**AIM OF THE EXERCISE:**
Every line from the one with "run 2: how the" to the one with "294 | 294 |", including those two, is to be copied exactly; all other lines of the entries below are left out.

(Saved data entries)
********************
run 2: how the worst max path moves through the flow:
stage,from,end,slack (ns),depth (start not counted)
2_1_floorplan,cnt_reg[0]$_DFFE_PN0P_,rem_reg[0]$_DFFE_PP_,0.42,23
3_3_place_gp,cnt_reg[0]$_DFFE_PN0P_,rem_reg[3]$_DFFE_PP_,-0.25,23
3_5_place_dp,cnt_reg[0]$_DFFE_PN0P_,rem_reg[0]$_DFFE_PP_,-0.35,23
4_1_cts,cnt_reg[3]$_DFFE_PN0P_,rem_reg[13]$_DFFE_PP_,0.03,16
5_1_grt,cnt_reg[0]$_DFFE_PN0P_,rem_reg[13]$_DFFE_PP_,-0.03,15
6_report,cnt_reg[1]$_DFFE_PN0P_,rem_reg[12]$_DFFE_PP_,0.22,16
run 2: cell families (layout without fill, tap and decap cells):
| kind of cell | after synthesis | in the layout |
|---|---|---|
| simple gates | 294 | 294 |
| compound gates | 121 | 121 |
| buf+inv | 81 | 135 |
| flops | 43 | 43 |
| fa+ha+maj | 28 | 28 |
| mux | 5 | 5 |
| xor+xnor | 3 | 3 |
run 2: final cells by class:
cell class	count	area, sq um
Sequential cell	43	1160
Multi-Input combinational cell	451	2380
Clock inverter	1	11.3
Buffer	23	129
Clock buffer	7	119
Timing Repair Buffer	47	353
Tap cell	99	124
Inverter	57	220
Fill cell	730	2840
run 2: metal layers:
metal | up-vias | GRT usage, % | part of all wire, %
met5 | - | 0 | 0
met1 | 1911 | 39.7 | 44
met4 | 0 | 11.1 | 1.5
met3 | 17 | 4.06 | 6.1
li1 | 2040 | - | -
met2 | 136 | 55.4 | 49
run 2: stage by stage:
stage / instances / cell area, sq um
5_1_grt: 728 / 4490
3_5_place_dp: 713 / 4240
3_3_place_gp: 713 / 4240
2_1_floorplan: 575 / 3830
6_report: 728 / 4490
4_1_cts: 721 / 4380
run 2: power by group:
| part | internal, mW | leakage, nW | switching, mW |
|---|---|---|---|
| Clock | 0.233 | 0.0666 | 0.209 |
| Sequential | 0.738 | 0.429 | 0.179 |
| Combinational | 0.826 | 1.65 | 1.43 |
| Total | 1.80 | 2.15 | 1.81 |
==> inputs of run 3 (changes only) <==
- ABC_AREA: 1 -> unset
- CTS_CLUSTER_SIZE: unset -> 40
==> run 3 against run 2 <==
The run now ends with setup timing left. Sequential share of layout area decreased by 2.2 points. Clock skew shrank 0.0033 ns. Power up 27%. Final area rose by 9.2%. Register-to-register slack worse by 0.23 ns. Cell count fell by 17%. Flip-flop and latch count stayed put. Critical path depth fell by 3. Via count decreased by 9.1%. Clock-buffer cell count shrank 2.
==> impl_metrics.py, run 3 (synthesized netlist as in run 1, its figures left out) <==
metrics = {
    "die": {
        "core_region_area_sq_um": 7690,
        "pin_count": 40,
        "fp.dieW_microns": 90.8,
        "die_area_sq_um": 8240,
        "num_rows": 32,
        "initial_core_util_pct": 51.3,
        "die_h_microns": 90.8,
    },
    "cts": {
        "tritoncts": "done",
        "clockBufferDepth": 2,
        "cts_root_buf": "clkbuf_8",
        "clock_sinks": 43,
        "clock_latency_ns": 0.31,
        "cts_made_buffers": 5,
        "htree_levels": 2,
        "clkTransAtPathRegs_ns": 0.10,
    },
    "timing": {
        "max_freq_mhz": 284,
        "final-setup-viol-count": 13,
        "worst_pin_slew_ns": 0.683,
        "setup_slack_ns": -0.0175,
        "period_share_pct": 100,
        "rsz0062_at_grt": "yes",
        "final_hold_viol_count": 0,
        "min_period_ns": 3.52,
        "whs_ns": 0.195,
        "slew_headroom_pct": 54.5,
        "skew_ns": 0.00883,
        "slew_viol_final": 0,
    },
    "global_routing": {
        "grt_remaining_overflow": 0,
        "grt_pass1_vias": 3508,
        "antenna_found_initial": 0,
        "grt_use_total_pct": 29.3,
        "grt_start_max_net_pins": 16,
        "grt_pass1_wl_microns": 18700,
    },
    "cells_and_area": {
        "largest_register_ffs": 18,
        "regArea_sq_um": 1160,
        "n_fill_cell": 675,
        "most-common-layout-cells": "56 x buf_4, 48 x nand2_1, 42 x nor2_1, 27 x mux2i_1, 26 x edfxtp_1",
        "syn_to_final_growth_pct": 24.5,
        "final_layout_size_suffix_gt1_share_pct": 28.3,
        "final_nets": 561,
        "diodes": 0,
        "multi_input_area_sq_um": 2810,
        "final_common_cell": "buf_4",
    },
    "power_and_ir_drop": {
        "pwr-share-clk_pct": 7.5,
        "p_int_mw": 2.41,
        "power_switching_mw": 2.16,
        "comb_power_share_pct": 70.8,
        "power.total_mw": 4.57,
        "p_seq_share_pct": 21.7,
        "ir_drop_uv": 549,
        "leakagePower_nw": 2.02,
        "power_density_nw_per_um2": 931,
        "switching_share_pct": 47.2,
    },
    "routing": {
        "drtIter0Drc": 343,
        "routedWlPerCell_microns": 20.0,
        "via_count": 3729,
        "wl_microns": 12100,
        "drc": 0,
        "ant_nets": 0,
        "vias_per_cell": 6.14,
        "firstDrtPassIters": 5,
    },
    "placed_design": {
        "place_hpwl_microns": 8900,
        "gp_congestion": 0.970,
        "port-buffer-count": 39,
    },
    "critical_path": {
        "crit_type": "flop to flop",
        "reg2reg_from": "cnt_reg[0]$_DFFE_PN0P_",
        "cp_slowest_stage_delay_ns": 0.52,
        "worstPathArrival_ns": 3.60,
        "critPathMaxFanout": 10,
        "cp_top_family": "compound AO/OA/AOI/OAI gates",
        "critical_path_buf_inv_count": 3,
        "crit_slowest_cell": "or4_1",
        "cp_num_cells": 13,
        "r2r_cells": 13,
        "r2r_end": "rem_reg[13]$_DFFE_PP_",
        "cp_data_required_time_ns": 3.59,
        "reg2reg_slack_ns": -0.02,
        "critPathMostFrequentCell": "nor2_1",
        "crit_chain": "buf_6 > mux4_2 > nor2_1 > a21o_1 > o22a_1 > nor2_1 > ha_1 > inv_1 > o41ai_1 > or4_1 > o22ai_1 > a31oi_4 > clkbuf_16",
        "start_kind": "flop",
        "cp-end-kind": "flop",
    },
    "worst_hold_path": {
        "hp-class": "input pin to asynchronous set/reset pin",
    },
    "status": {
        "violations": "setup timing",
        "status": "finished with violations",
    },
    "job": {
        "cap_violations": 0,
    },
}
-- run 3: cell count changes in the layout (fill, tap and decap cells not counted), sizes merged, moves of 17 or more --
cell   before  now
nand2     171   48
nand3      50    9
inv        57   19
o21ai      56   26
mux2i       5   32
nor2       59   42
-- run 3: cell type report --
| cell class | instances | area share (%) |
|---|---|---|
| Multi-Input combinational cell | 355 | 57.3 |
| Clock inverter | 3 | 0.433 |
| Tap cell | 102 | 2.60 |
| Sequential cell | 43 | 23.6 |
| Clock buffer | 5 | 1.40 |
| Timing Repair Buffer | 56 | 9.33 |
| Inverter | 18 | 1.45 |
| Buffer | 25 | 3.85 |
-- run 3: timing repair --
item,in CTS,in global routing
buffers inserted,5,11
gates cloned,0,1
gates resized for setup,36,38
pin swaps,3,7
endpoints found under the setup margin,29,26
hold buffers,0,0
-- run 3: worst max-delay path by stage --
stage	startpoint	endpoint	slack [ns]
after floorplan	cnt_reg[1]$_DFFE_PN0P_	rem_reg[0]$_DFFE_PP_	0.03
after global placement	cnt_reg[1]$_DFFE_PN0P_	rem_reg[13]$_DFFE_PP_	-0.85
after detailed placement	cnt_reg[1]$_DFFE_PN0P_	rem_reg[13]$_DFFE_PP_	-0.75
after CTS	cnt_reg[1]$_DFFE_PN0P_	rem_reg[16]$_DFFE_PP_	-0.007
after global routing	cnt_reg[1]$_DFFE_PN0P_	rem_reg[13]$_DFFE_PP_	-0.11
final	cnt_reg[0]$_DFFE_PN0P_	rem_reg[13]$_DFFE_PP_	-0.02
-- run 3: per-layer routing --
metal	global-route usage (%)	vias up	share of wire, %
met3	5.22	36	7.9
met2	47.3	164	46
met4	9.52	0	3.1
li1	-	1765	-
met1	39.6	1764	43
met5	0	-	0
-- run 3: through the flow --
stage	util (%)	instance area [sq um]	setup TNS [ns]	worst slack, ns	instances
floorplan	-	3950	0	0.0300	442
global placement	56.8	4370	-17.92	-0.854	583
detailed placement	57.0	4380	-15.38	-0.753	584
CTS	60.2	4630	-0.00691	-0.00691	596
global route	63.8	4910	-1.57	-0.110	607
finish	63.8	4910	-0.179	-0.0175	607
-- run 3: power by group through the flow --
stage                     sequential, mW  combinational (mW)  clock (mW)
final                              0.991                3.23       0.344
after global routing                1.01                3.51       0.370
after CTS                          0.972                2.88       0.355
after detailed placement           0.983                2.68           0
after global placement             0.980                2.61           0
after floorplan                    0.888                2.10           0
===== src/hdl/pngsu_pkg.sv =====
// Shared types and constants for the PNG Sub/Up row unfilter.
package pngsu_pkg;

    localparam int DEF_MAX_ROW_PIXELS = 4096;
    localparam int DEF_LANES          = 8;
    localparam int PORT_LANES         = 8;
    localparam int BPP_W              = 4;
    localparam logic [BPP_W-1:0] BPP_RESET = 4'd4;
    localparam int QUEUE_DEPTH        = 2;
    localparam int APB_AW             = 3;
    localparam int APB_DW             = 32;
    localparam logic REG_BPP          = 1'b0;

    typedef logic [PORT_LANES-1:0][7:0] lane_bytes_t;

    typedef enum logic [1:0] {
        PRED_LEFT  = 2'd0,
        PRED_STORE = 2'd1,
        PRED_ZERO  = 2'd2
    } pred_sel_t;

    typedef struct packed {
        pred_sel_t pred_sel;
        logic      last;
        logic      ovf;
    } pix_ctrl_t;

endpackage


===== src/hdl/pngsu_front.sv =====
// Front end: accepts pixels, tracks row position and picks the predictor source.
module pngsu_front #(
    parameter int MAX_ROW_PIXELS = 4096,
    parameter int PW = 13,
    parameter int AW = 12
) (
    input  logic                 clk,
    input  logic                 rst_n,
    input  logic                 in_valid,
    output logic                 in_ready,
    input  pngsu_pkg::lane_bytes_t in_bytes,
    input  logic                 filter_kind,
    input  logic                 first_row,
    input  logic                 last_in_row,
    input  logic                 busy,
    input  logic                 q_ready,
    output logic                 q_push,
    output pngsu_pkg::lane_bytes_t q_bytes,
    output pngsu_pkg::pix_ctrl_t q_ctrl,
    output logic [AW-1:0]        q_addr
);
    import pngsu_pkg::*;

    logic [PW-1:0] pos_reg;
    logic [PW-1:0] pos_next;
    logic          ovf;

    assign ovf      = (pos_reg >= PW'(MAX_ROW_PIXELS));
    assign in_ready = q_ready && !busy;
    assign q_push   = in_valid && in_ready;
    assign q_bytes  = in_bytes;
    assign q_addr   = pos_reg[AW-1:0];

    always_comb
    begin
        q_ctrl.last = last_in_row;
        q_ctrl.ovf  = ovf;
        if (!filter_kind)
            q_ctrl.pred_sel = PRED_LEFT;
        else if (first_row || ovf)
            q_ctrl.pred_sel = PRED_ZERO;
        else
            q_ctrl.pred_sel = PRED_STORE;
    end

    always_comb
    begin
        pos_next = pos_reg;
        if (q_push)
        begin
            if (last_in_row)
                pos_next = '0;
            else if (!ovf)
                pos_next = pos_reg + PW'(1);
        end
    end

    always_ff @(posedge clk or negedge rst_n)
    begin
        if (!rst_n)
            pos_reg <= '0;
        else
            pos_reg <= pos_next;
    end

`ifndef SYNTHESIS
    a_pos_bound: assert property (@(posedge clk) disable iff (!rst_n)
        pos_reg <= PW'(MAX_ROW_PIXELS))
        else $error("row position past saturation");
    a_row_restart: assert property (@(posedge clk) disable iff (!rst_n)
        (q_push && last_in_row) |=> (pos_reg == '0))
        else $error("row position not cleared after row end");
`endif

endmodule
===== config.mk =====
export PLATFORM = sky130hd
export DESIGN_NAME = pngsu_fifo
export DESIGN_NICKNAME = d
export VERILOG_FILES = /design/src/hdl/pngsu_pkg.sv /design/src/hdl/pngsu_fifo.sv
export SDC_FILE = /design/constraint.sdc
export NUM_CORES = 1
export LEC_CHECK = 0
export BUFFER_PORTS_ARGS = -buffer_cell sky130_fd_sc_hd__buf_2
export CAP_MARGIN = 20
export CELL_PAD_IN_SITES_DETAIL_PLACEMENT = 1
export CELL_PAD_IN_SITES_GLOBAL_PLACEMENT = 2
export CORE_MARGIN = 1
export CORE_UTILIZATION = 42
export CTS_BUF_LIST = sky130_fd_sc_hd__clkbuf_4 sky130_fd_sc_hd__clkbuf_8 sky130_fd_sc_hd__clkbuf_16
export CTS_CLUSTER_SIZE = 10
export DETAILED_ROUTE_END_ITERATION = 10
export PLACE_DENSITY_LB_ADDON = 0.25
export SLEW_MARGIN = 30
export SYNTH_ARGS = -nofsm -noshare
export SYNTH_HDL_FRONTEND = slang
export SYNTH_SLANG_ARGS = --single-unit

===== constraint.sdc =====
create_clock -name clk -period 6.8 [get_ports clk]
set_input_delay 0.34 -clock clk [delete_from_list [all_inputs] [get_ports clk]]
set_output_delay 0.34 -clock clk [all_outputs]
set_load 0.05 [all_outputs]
********************
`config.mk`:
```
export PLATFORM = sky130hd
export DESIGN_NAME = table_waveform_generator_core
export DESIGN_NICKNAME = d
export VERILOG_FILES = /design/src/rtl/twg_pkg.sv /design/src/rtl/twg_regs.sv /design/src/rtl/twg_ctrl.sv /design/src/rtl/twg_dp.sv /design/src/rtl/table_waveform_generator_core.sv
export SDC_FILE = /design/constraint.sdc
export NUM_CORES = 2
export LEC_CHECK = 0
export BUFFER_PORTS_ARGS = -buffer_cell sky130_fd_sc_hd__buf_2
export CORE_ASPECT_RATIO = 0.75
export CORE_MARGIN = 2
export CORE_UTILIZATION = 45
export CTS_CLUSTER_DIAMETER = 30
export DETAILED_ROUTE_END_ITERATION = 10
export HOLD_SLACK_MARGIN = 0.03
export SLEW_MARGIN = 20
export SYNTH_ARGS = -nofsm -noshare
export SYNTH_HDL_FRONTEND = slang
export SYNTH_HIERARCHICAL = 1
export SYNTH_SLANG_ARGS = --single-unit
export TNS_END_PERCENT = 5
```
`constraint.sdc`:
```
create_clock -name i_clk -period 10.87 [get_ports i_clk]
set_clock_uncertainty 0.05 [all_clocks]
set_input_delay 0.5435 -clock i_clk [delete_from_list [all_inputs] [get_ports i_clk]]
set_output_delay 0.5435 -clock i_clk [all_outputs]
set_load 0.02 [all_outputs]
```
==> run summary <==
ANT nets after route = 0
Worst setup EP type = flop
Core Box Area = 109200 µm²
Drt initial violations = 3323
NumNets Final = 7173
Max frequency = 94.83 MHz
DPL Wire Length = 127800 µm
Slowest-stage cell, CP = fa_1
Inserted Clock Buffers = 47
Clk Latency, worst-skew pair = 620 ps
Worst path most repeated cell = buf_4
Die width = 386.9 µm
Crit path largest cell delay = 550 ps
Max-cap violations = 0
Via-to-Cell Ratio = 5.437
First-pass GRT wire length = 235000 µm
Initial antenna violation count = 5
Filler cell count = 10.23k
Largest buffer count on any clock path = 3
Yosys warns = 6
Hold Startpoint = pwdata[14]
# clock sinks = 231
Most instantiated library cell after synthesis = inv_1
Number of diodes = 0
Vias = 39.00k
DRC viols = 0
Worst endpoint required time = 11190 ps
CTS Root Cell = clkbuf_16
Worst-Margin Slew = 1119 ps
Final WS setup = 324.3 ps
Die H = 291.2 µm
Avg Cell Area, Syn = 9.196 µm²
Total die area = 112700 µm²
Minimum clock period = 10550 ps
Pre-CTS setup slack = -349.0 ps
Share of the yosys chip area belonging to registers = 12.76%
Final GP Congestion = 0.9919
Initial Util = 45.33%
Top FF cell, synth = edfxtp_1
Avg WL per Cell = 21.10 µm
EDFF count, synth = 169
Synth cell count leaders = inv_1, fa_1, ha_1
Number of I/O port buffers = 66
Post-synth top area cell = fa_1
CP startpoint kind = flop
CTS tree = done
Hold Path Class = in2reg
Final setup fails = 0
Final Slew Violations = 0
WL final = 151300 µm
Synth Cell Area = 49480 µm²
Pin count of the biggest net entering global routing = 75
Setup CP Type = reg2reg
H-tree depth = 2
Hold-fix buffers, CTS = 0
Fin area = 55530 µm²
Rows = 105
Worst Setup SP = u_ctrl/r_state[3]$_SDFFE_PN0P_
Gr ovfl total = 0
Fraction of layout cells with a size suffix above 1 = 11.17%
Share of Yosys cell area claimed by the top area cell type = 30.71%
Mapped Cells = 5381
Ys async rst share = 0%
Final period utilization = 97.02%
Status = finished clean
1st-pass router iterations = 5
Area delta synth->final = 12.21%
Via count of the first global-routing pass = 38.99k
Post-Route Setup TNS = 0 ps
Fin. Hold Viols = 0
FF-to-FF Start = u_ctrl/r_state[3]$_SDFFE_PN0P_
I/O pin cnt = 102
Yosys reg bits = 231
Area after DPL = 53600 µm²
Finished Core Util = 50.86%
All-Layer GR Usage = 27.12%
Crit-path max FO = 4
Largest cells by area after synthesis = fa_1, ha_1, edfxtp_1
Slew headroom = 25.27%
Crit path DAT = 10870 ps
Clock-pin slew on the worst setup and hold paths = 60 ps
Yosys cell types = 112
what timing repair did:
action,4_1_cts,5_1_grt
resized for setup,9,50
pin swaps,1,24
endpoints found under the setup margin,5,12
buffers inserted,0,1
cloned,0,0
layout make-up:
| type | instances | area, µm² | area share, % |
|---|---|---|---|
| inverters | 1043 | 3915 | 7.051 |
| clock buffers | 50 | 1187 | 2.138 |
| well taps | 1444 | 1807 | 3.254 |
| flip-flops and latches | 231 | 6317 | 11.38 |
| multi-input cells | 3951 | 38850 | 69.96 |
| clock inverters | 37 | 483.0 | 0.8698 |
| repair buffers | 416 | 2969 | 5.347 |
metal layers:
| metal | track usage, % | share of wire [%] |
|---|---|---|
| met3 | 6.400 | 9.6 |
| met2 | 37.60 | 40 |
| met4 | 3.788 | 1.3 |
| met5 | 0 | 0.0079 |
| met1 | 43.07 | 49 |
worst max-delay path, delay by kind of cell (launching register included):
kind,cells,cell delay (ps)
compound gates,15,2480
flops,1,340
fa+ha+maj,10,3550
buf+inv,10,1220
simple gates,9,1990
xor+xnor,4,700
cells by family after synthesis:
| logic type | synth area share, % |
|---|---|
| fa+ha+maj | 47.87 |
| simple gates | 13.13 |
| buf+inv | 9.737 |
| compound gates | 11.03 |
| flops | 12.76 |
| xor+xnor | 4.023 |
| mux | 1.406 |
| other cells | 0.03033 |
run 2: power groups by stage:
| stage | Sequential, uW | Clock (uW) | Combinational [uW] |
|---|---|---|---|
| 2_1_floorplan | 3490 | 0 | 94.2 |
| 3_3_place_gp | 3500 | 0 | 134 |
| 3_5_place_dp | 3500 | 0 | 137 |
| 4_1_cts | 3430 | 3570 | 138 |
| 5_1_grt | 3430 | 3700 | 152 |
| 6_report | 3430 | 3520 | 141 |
********************
**RESPONSE FOR THIS EXERCISE:**
run 2: how the worst max path moves through the flow:
stage,from,end,slack (ns),depth (start not counted)
2_1_floorplan,cnt_reg[0]$_DFFE_PN0P_,rem_reg[0]$_DFFE_PP_,0.42,23
3_3_place_gp,cnt_reg[0]$_DFFE_PN0P_,rem_reg[3]$_DFFE_PP_,-0.25,23
3_5_place_dp,cnt_reg[0]$_DFFE_PN0P_,rem_reg[0]$_DFFE_PP_,-0.35,23
4_1_cts,cnt_reg[3]$_DFFE_PN0P_,rem_reg[13]$_DFFE_PP_,0.03,16
5_1_grt,cnt_reg[0]$_DFFE_PN0P_,rem_reg[13]$_DFFE_PP_,-0.03,15
6_report,cnt_reg[1]$_DFFE_PN0P_,rem_reg[12]$_DFFE_PP_,0.22,16
run 2: cell families (layout without fill, tap and decap cells):
| kind of cell | after synthesis | in the layout |
|---|---|---|
| simple gates | 294 | 294 |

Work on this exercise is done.